El Barcelona ha encontrado como excusa para no hacernos pasillo tras proclamarnos campeones del mundo el hecho de no haber participado en el Mundial de Clubes, cosa que sí le hicieron al Sevilla cuando los de Nervión fueron campeones de la Europa League, pese a que ellos tampoco jugaron dicha competición. Cosas del seny blaugrana, ese que siempre está en boca de sus jugadores, dirigentes y periodistas, pero que brilla por su ausencia.

El pasillo, al tocarle hacerlo al Barcelona, tiene más de morbo y humillación que de otra cosa; lo verdaderamente importante, lo verdaderamente serio y lo único que importa es ganarles y poder así engancharnos a una Liga que ya en octubre se antojaba difícil. Ese debe ser el auténtico pasillo, conseguir la victoria ante un equipo que, por unas cosas o por otras que todos sabemos, aún no conoce la derrota en el campeonato doméstico. Enfilar el camino hacia los vestuarios con los tres puntos en poder del Real Madrid después de los noventa minutos reglamentarios es el único pasillo que nos importa.
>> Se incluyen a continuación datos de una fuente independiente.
===== config.mk =====
export PLATFORM = sky130hd
export DESIGN_NAME = async_result_sink
export DESIGN_NICKNAME = d
export VERILOG_FILES = /design/src/rtl/pa_AsyncCordic_pkg.sv /design/src/rtl/dual_rail_completion.sv /design/src/rtl/sync_chain.sv /design/src/rtl/async_result_sink.sv
export SDC_FILE = /design/constraint.sdc
export NUM_CORES = 1
export LEC_CHECK = 0
export CAP_MARGIN = 20
export CORE_MARGIN = 5
export CORE_UTILIZATION = 34
export CTS_BUF_LIST = sky130_fd_sc_hd__clkbuf_16
export DETAILED_ROUTE_END_ITERATION = 16
export MAX_ROUTING_LAYER = met4
export PLACE_DENSITY = 0.73
export SLEW_MARGIN = 15
export SYNTH_ARGS = -nofsm -noshare
export SYNTH_HDL_FRONTEND = slang
export SYNTH_SLANG_ARGS = --single-unit

===== constraint.sdc =====
create_clock -name clk_i -period 1.25 [get_ports clk_i]
set_clock_uncertainty 0.2 [all_clocks]
set_input_delay 0.125 -clock clk_i [delete_from_list [all_inputs] [get_ports clk_i]]
set_output_delay 0.125 -clock clk_i [all_outputs]
set_load 0.02 [all_outputs]

===== src/rtl/pa_AsyncCordic_pkg.sv =====
// Shared types for the async CORDIC datapath: dual-rail encoding plus the
// state and defaults of the synchronous result sink.
package pa_AsyncCordic;

   typedef struct packed {
      logic data_1;
      logic data_0;
   } dual_rail_t;

   typedef enum logic {
      WAIT_TOKEN,
      WAIT_NULL
   } sink_state_t;

   localparam int SYNC_STAGES_DEFAULT = 2;

endpackage


===== src/rtl/dual_rail_completion.sv =====
// Combinational completion/spacer detection over a dual-rail bus.
module dual_rail_completion
   import pa_AsyncCordic::*;
#(
   parameter int SIZE = 31
) (
   input  dual_rail_t [SIZE:0] data_i,
   output logic                complete_o,
   output logic                null_o
);

   // A bit with both rails high still counts as arrived so the sink captures
   // it and flags the error instead of stalling the ring forever.
   always_comb begin
      complete_o = 1'b1;
      null_o     = 1'b1;
      for (int i = 0; i <= SIZE; i++) begin
         complete_o = complete_o & (data_i[i].data_1 | data_i[i].data_0);
         null_o     = null_o & ~(data_i[i].data_1 | data_i[i].data_0);
      end
   end

endmodule


===== src/rtl/sync_chain.sv =====
// Multi-flop synchroniser with synchronous clear.
module sync_chain #(
   parameter int STAGES = 2
) (
   input  logic clk_i,
   input  logic rst_i,
   input  logic d_i,
   output logic q_o
);

   logic [STAGES-1:0] chain_q;

   always_ff @(posedge clk_i) begin
      if (rst_i) chain_q <= '0;
      else       chain_q <= {chain_q[STAGES-2:0], d_i};
   end

   assign q_o = chain_q[STAGES-1];

endmodule


===== src/rtl/async_result_sink.sv =====
// Four-phase dual-rail receiver that hands decoded tokens to a synchronous
// valid/ready consumer and acknowledges the upstream async source.
module async_result_sink
   import pa_AsyncCordic::*;
#(
   parameter int SIZE        = 31,
   parameter int SYNC_STAGES = SYNC_STAGES_DEFAULT
) (
   input  logic                clk_i,
   input  logic                rst_i,
   input  dual_rail_t [SIZE:0] data_i,
   output logic                ack_o,
   output logic [SIZE:0]       data_o,
   output logic                valid_o,
   input  logic                ready_i,
   output logic                err_o
);

   logic completeRaw, nullRaw, completeSync, nullSync;
   logic [SIZE:0] rail1, bothHigh;
   logic capture;

   sink_state_t   state_q, state_d;
   logic [SIZE:0] data_q, data_d;
   logic          valid_q, valid_d;
   logic          err_q, err_d;

   dual_rail_completion #(.SIZE(SIZE)) uCompletion (
      .data_i    (data_i),
      .complete_o(completeRaw),
      .null_o    (nullRaw)
   );

   sync_chain #(.STAGES(SYNC_STAGES)) uCompleteSync (
      .clk_i(clk_i), .rst_i(rst_i), .d_i(completeRaw), .q_o(completeSync)
   );

   sync_chain #(.STAGES(SYNC_STAGES)) uNullSync (
      .clk_i(clk_i), .rst_i(rst_i), .d_i(nullRaw), .q_o(nullSync)
   );

   always_comb begin
      for (int i = 0; i <= SIZE; i++) begin
         rail1[i]    = data_i[i].data_1;
         bothHigh[i] = data_i[i].data_1 & data_i[i].data_0;
      end
   end

   // Capturing only when the output slot is free or draining is what stalls
   // upstream under backpressure: ack stays low until the consumer catches up.
   assign capture = (state_q == WAIT_TOKEN) && completeSync && (!valid_q || ready_i);

   always_comb begin
      state_d = state_q;
      data_d  = data_q;
      valid_d = valid_q;
      err_d   = err_q;
      if (valid_q && ready_i) valid_d = 1'b0;
      case (state_q)
         WAIT_TOKEN: begin
            if (capture) begin
               data_d  = rail1;
               valid_d = 1'b1;
               err_d   = err_q | (|bothHigh);
               state_d = WAIT_NULL;
            end
         end
         WAIT_NULL: begin
            if (nullSync) state_d = WAIT_TOKEN;
         end
         default: state_d = WAIT_TOKEN;
      endcase
   end

   always_ff @(posedge clk_i) begin
      if (rst_i) begin
         state_q <= WAIT_TOKEN;
         data_q  <= '0;
         valid_q <= 1'b0;
         err_q   <= 1'b0;
      end else begin
         state_q <= state_d;
         data_q  <= data_d;
         valid_q <= valid_d;
         err_q   <= err_d;
      end
   end

   assign ack_o   = (state_q == WAIT_NULL);
   assign data_o  = data_q;
   assign valid_o = valid_q;
   assign err_o   = err_q;

endmodule

* Word-level counts from Yosys, hierarchy flattened
Cells that the tools add are included.
Storage, ports and cells: register bits after elaboration 39, bits of input ports 67, output and inout port bits 35, word-level logic and storage cells 179
Operators by class: mux-type cells 6, bitwise logic cells 160, reduce and logical (&&, ||, !) cells 7
Operator list (count):
- $and 1x1->1 | 94
- $not 1->1 | 33
- $or 1x1->1 | 33
- $reduce_or 32->1 | 1
- $mux 1 | 5
- $logic_and 1x1->1 | 3
- $pmux 1 s2 | 1
- $reduce_and 2->1 | 1
- $logic_not 1->1 | 1
- $logic_or 1x1->1 | 1

* Longest topological paths before layout
word-level depth 33, gate-level depth with buffers 6

* By module
A second synthesis with hierarchy kept.
Unflattened totals: cells, all modules 233, area, all modules 1794.2 um^2
By module, submodules not included:
- async_result_sink | times used 1, cells an instance 173, area each 1417.6 um^2, seq. area each 700.7 um^2
- dual_rail_completion | times used 1, cells an instance 52, area each 271.5 um^2, seq. area each 0.0 um^2
- sync_chain | times used 2, cells an instance 4, area each 52.6 um^2, seq. area each 40.0 um^2

* Worst setup path before layout
No wires, ideal clock.
path type register to register, start point reg state_q, in the netlist ack_o, end point reg err_q, in the netlist err_o, library setup time 87 ps, arrival time 1170 ps, required time 963 ps, path slack -207 ps, cell stages (with the launch flop) 6, path buffers 2, period minus slack after synthesis 1457 ps, path through dfxtp_1 -> nand2b_1 -> nand2b_1 -> buf_2 -> buf_2 -> o31ai_1
On the way: longest elaborated chain between the ends 4
Ends and longest elaborated chain:
- start: declaration | RTL line async_result_sink.sv:23 | sink_state_t state_q, state_d;
- start signal: assignment | RTL line async_result_sink.sv:82 | state_q <= state_d;
- $not 1->1 (*)
- $logic_and 1x1->1 (2 in series) | RTL line async_result_sink.sv:51 | assign capture = (state_q == WAIT_TOKEN) && completeSync && (!valid_q || ready_i);
- $reduce_and 2->1 (no line) (*)
- end signal: assignment | RTL line async_result_sink.sv:85 | err_q <= err_d;
- end: declaration | RTL line async_result_sink.sv:26 | logic err_q, err_d;
Every way passes the cells marked *; elsewhere a longest branch is shown, timed or not. A chain may end at the register's enable or synchronous reset.

* Worst setup path after layout
start point reg state_q, in the netlist ack_o, end point reg data_q[10], in the netlist data_o[10]
On the way: longest elaborated chain between the ends 4
Ends and longest elaborated chain:
- $not 1->1 (*)
- $logic_and 1x1->1 (2 in series) | RTL line async_result_sink.sv:51
- $reduce_and 2->1 (no line) (*)
- end signal: assignment | RTL line async_result_sink.sv:83 | data_q <= data_d;
- end: declaration | RTL line async_result_sink.sv:24 | logic [SIZE:0] data_q, data_d;
Marks and branches as above.

==> results.sh <==
export IMPL_status="finished, violations left"
export IMPL_failed_checks="setup timing"
export IMPL_critPathRequiredTime_ns=1.26
export IMPL_critPathSlowestCell="dfxtp_4"
export IMPL_io_pins=102
export IMPL_synth_edff_count=0
export IMPL_worstSetupPathType="reg -> reg"
export IMPL_wire_per_inst_um=18.04
export IMPL_drc_errors=0
export IMPL_hpwl_mm=5.733
export IMPL_clkTransAtPathRegs_ns=0.06
export IMPL_cts_num_sinks=39
export IMPL_powerDensity_mw_per_mm2=858.5
export IMPL_ys_ff_latch=39
export IMPL_grt_pass1_wl_mm=12.08
export IMPL_max_stage_delay_ns=0.34
export IMPL_die_area_mm2=0.006734
export IMPL_place_area_mm2=0.003075
export IMPL_wl_met1_mm=3.749
export IMPL_fmax_mhz=719.8
export IMPL_final_min_clock_period_ns=1.389
export IMPL_switching_power_w=0.0007147
export IMPL_setup_ws_ns=-0.1393
export IMPL_avgViaCountPerCell=5.149
export IMPL_multi_input_area_mm2=0.001167
export IMPL_layout_nets=445
export IMPL_place_congestion=0.8984
export IMPL_highest_layer="met4"
export IMPL_max_slew_margin=0.7735
export IMPL_grt_antenna_before_repair=0
export IMPL_hold_class="in -> reg"
export IMPL_drv_slew=0
export IMPL_synthArstFlopShare=0
export IMPL_start_util=0.3479
export IMPL_clockRootBuffer="clkbuf_16"
export IMPL_critPathLaunchType="flop"
export IMPL_num_antenna_cells=0
export IMPL_finalPower_w=0.002917
export IMPL_postRouteAntennaNets=0
export IMPL_fin_worst_hold_slack_ns=0.04414
export IMPL_h_tree_depth=2
export IMPL_syn_nets=301
export IMPL_gr_total_overflow=0
export IMPL_p_comb_frac=0.164
export IMPL_numPortBuffers=101
export IMPL_final_cell_mix="nand2_1, clkbuf_2, dlygate4sd2_1, dfxtp_1, buf_4"
export IMPL_final_seq_area_um2=788.3
export IMPL_timing_setup_tns_ns=-3.409
export IMPL_yosys_cell_types_count=19
export IMPL_p_clk_frac=0.411
export IMPL_postSynthCellCount=234
export IMPL_cts_tree="done"
export IMPL_end_kind="flop"
export IMPL_via_count=2312
export IMPL_design_area_mm2=0.003398
export IMPL_fin_crit_sh=1.111
export IMPL_setup_viol=34
export IMPL_core_area_mm2=0.005075
export IMPL_wl_met2_mm=3.888
export IMPL_timing_final_hold_violations=0
export IMPL_ys_warn_count=0
export IMPL_final_common_cell="nand2_1"
export IMPL_numCtsBuffers=5
export IMPL_synthToLayoutAreaGrowth_pct=92.49
export IMPL_synth_flop_cell="dfxtp_1"
export IMPL_netlist_area_mm2=0.001765
export IMPL_sequentialPowerShare=0.425
export IMPL_grt_pass1_vias=2358
export IMPL_drt_wl_total_mm=8.100
export IMPL_route_met3_wl_um=340
export IMPL_drt_iter0_drc=109
export IMPL_worstPathCellList="nand2b_4, nor2b_4, buf_4, clkbuf_16, nand2_1, a21oi_1"
export IMPL_critPathArrivalTime_ns=1.40
export IMPL_rsz0062_at_grt="yes"
export IMPL_dr_pass1_iters=4
export IMPL_clockBufferDepth=2
export IMPL_fillerInstances=490
export IMPL_peakVddDrop_mv=0.6191
export IMPL_clk_latency_ns=0.28
export IMPL_power_internal_w=0.002203
export IMPL_worst_pin_slew_ns=0.3397
export IMPL_rows=26
export IMPL_grt_start_max_net_pins=33
export IMPL_worstPathMaxFanout=7
export IMPL_avgSynthCellArea_um2=7.545
export IMPL_timing_max_cap_violations=0
export IMPL_p_sw_frac=0.2450
export IMPL_dieHeight_um=82.06
export IMPL_grt_use_total=0.2502
export IMPL_die_width_um=82.06
export IMPL_p_leak_nw=1.471
export IMPL_layout_drive_gt1_share=0.3852
export IMPL_yosysSeqAreaShare=0.4422
[worst max-delay path, delay by kind of cell, from the launching register on]
kind            cells  cell delay [ns]
compound gates      1             0.14
simple gates        3             0.36
flops               1             0.34
buf+inv             2             0.28
[Yosys cell counts, types with 3 or more instances]
cell type,n,share of area
clkbuf_1,5,0.011
dfxtp_1,39,0.44
nand2b_1,5,0.018
buf_2,7,0.020
a22oi_1,16,0.068
nor3_1,7,0.020
a21oi_1,34,0.096
nor4_1,11,0.039
o22ai_1,6,0.021
nor2b_1,3,0.011
nor2_1,20,0.043
nand4_1,9,0.032
nand2_1,64,0.14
Allá ellos con su deportividad y su seny, con sus valores y su moral.

Pasillo es habernos proclamado campeones de Europa durante dos temporadas consecutivas y, por ende, campeones del mundo. Pasillo son las doce Copas que viven en el Bernabéu y las treinta y tres Ligas. Pasillo son los Balones de Oro de Cristiano Ronaldo arrebatados al que definen como mejor jugador de la historia y el baño que les dimos en la Supercopa de España, con un jugador menos y triquiñuelas arbitrales de por medio. Pasillo es que Isco, Asensio, Theo y Ceballos nos eligieran a nosotros y no a ellos. Pasillo es ser el mejor club del mundo desde que el fútbol existe.

 

Llevamos toda una vida, más de un siglo, la historia entera, sacándoles una ventaja abismal. Ni en su mejor época, con el mejor jugador que han tenido jamás, han conseguido superarnos, ni tan siquiera igualarnos. Ese escozor, esa rabia, esa envidia, esa bilis ya es suficiente pasillo.

 

El sábado no vale otra cosa que no sea ganarles. Por lo civil o por lo criminal. Una derrota o un empate y podemos despedirnos definitivamente de la Liga sin haber llegado ni al ecuador de la competición. Que sean las ganas y la motivación el pasillo que se niegan a hacernos.